The brush of her fingers over the box was more gentle. She knew that there was an element of risk there, that the lights might trigger the wrong memories, but Rapunzel’s green eyes had been alight when she had described the sky lanterns that she had used to watch floating up, from the local lantern festival held just within sight. She had talked about how they had been like shooting stars,  _ better _ , because instead of falling they rose into the sky.

But if she was right…

Anna pulled her from her thoughts with a light punch on the shoulder. “See? Told you that you’d figure it out.”

  
  
  
  
  


She wrapped it in blue and silver, curling half a dozen pieces of ribbon before she got one that she considered good enough, and failed to fend off Anna’s determined attempts to braid the others into her hair. Wrapped up against the cold and with her hair gittering, she made her way to Rapunzel’s apartment, greeting the doorman that she had come to know. She tapped her way up the stairs, with their pretty view over the apartment gardens blanketed with snow as well, and to Rapunzel’s door.
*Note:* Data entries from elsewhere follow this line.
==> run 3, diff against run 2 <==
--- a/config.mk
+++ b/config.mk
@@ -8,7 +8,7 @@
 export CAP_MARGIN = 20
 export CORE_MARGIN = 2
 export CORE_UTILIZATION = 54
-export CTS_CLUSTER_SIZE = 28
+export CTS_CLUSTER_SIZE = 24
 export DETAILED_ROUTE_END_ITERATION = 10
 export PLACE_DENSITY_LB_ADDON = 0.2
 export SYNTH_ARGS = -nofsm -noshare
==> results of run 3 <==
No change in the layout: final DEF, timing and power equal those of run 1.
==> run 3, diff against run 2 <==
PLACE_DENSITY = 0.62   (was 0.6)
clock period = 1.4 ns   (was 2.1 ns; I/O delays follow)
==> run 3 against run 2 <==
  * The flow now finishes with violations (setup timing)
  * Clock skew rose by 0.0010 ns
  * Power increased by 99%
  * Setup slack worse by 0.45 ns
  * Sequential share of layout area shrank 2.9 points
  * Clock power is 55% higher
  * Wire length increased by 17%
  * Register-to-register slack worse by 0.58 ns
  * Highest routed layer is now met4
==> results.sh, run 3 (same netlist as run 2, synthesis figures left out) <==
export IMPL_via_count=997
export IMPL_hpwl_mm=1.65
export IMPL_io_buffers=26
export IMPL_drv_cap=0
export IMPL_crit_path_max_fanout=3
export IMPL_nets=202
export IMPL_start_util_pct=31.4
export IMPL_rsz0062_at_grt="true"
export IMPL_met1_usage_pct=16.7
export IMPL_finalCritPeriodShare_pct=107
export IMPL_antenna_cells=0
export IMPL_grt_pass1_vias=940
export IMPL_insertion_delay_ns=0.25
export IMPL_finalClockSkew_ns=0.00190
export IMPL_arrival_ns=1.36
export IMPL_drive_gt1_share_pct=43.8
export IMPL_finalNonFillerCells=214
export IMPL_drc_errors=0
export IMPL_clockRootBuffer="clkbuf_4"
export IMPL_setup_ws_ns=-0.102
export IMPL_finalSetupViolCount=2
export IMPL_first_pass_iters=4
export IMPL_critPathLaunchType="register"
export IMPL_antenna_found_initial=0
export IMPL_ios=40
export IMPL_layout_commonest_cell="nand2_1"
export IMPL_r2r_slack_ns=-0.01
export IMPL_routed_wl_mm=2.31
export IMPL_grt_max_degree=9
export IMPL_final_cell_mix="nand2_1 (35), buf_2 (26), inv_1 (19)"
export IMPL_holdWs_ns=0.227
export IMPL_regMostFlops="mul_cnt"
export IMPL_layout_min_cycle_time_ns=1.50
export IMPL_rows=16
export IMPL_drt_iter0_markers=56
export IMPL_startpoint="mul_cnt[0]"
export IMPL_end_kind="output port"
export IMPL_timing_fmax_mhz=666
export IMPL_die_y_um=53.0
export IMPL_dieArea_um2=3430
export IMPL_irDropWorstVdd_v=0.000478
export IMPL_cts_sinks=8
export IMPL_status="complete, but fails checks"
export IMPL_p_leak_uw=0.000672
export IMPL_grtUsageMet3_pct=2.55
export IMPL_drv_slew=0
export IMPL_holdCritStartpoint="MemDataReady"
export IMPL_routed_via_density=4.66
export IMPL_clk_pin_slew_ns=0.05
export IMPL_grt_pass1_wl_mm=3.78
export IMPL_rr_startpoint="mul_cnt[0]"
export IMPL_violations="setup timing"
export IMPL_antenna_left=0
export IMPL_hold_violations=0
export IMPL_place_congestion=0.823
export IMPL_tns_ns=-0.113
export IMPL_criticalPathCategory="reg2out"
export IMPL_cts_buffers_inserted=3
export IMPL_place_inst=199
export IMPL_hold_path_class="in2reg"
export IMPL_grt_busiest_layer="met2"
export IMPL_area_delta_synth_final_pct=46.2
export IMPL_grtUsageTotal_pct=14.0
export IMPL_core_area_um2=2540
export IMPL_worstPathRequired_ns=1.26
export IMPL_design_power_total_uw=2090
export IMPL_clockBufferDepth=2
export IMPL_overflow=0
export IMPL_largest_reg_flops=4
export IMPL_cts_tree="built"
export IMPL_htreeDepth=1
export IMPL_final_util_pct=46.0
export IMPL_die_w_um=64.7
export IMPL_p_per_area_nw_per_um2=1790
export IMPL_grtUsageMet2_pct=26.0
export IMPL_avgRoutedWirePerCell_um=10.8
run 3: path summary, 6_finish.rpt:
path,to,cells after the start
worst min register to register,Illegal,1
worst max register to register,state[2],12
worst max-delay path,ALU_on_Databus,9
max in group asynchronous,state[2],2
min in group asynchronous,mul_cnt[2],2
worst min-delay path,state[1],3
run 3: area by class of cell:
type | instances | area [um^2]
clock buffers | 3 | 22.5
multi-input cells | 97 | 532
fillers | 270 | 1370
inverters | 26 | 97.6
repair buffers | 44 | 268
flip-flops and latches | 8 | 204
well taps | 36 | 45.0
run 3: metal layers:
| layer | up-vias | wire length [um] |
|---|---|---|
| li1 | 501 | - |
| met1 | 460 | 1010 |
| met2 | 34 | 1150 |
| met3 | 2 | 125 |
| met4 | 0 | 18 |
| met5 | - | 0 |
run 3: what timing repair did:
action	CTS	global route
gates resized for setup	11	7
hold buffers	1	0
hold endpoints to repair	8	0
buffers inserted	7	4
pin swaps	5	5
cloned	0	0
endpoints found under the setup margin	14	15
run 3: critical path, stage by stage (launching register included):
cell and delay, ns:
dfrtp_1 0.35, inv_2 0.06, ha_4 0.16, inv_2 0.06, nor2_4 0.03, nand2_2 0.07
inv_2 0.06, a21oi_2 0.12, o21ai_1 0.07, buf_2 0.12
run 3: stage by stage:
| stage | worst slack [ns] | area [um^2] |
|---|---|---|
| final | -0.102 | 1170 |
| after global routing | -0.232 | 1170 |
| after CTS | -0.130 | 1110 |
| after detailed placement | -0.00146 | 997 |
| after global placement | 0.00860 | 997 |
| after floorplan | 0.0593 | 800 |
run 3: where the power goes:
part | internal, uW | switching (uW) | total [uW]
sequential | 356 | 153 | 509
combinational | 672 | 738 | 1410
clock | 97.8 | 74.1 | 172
Music was faintly audible, and Elsa smiled; apparently Rapunzel and Merida had managed to find a musical compromise. Last year, she had heard, Merida had been ready to shoot something over the Christmas music and the loss of her preferred metal within the first few days. Apparently at least occasional metal covers of Christmas songs was enough.

Elsa knocked at the door, and was not surprised when it was answered by Merida’s hair, followed by the rest of Merida, shouting to Rapunzel that her girlfriend was on the doorstep.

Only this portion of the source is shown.